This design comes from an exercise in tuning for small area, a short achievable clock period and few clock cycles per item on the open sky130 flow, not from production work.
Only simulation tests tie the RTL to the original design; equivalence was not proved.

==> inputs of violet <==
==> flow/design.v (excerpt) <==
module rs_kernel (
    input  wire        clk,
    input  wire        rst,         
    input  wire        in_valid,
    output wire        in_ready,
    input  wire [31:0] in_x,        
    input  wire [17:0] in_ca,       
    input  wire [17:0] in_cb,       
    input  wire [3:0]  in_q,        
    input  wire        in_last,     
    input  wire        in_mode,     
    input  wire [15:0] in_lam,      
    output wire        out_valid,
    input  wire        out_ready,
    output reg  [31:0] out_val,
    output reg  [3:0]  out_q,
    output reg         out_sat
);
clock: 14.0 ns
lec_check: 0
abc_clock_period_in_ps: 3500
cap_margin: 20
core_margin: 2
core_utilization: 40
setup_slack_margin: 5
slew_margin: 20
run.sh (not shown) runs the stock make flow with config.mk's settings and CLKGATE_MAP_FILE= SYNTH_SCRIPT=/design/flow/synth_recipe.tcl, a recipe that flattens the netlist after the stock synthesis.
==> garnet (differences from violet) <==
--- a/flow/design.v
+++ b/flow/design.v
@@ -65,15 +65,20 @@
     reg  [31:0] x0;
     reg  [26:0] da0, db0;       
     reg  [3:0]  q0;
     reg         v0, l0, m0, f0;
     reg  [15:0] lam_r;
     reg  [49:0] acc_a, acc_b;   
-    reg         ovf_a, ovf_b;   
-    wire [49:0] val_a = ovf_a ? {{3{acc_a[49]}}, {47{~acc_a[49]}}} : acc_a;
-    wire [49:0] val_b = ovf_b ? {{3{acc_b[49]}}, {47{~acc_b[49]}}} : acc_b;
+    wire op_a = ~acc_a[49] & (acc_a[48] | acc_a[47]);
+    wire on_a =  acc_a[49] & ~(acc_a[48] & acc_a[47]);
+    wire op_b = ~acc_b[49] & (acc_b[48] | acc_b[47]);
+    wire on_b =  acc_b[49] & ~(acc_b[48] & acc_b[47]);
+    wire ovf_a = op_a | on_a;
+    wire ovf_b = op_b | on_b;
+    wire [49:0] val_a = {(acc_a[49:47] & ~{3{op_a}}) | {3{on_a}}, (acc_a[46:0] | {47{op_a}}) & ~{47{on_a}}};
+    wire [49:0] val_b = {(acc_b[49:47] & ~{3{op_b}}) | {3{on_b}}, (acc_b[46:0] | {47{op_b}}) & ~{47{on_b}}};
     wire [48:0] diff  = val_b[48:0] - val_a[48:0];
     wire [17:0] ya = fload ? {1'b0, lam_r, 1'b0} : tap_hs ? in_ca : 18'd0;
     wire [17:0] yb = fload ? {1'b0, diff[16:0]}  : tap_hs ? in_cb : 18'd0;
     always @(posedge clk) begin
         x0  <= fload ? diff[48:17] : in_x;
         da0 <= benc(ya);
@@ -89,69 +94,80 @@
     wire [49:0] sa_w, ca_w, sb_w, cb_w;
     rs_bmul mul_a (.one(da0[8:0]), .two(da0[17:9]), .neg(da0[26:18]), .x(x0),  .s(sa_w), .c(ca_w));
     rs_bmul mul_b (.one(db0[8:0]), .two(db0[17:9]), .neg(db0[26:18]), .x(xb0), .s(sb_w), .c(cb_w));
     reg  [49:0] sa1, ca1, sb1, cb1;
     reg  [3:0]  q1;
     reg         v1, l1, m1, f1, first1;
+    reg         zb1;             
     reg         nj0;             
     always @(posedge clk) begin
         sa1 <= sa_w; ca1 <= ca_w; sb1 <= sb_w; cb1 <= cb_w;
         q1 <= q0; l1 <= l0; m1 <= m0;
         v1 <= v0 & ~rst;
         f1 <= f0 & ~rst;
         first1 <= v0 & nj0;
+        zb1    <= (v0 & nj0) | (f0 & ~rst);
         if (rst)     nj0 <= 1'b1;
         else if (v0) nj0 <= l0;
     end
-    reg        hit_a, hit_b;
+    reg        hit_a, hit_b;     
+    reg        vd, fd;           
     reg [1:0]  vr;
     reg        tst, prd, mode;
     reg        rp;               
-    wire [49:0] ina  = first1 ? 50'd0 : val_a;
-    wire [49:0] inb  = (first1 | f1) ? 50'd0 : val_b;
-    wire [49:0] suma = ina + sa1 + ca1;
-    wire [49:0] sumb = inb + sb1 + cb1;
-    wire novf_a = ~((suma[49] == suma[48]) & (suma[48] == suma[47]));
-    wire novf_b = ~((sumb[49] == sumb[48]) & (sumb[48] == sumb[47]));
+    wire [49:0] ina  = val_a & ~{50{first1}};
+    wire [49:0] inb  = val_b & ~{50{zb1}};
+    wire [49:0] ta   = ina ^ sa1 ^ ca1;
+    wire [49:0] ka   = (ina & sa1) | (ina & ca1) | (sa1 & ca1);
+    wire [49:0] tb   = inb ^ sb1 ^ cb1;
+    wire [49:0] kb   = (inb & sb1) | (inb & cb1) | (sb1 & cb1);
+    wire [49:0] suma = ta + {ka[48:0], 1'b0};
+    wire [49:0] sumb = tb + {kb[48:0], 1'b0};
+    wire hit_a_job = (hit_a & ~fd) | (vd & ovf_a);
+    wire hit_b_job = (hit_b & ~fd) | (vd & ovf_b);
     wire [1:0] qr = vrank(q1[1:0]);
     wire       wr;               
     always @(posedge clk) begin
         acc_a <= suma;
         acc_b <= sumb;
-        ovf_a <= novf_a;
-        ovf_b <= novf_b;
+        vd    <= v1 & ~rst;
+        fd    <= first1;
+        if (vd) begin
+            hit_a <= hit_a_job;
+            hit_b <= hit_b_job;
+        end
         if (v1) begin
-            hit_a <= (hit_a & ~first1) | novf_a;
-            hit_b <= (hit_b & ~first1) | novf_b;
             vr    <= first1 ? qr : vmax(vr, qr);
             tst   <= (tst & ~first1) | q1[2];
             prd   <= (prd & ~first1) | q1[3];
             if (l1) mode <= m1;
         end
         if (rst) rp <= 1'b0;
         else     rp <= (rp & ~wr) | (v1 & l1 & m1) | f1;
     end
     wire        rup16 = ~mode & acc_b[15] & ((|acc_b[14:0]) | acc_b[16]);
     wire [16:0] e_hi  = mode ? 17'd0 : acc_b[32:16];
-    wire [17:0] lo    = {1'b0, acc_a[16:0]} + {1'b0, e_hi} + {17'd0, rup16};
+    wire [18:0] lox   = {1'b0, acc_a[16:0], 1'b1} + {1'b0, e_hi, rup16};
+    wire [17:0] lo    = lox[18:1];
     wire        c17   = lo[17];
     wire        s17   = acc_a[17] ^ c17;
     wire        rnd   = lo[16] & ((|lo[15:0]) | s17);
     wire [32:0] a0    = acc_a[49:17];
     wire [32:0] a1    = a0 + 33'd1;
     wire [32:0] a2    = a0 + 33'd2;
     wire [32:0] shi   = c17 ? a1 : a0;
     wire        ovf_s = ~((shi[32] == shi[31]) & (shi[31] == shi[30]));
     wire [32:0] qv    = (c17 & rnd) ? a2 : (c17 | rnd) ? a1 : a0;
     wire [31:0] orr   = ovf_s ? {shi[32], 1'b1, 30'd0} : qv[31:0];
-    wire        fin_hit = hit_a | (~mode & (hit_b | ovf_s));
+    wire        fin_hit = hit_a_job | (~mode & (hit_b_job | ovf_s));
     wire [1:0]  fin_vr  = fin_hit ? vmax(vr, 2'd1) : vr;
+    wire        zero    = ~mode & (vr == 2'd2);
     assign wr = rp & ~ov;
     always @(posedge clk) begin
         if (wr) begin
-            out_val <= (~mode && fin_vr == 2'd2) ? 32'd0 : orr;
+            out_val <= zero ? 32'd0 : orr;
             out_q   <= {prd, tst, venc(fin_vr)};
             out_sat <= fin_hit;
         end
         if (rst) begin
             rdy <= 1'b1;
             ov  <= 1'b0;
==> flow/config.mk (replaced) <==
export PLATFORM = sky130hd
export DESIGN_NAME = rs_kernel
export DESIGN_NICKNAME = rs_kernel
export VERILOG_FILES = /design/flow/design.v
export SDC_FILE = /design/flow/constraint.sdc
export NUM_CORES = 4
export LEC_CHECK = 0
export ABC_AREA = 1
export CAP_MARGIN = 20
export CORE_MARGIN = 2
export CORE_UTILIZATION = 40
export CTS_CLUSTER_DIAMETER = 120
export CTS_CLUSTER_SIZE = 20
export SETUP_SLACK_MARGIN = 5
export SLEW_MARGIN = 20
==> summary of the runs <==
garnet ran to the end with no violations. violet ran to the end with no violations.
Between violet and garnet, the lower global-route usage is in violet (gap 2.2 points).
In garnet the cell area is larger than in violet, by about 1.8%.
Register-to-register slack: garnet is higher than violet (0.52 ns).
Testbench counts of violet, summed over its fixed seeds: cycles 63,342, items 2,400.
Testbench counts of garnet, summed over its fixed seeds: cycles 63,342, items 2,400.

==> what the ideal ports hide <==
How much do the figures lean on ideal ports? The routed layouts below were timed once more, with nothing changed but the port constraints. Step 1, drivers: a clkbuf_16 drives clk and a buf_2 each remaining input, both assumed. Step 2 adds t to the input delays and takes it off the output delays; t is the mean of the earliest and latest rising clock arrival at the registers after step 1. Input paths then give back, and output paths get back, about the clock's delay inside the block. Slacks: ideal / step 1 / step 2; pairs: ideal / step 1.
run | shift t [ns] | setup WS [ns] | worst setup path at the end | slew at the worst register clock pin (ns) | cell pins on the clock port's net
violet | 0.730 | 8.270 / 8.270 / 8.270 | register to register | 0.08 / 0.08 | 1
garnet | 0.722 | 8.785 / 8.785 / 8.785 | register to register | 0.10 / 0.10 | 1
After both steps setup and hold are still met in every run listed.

+ + +

What to do
Spot the lines above that mention "over" and copy them.

Task response
Testbench counts of violet, summed over its fixed seeds: cycles 63,342, items 2,400.
Testbench counts of garnet, summed over its fixed seeds: cycles 63,342, items 2,400.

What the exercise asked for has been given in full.